* _What the task requires_
Locate each line below that includes "cells" and reproduce it.

Collected data entries
* * * * * * *

Source: an optimization exercise on an open RTL-to-GDS flow (aim: small area, a short achievable clock period and few clock cycles). Production flows keep margins and buffers that such runs may drop.
RTL that was checked went through simulation tests only; none was proved equivalent to the original.
Power figures rest on the tool's default switching activity, not on a simulated workload.

the reference run:
## FFT
module FFT(
input clk,
input rst_n,
input in_valid,
input signed [11:0] din_r,
input signed [11:0] din_i,
output out_valid,
output signed [15:0] dout_r,
output signed [15:0] dout_i
);
Size: ~2300 flip-flops, ~60 I/O pins, about 0.093 sq mm of cells after synthesis.
clock: 12.0 ns
lec_check: 0
cap_margin: 20
core_margin: 2
core_utilization: 60
place_density: 0.7
slew_margin: 20
standard.sh (not shown) runs the stock make flow with config.mk's settings and CLKGATE_MAP_FILE= SYNTH_SCRIPT=/design/flow/synth_recipe.tcl, a recipe that flattens the netlist after the stock synthesis.
==> flow/flow/run.sh <==
#!/bin/bash
# Layout flow: the standard flow (standard.sh, unchanged synthesis),
# with repair_timing aiming for 8.25 ns of setup slack and the port buffers
# made from buf_4 cells. Full tool output goes to standard.log.
set -e
bash standard.sh CORE_UTILIZATION=60 PLACE_DENSITY=0.7 SETUP_SLACK_MARGIN=8.25 TNS_END_PERCENT=100  \
    'BUFFER_PORTS_ARGS=-buffer_cell sky130_fd_sc_hd__buf_4' finish > standard.log 2>&1
Testbench counts of the reference run, summed over its fixed seeds: cycles 22,784.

* * * * * * *

* _Task result_
Size: ~2300 flip-flops, ~60 I/O pins, about 0.093 sq mm of cells after synthesis.
# made from buf_4 cells. Full tool output goes to standard.log.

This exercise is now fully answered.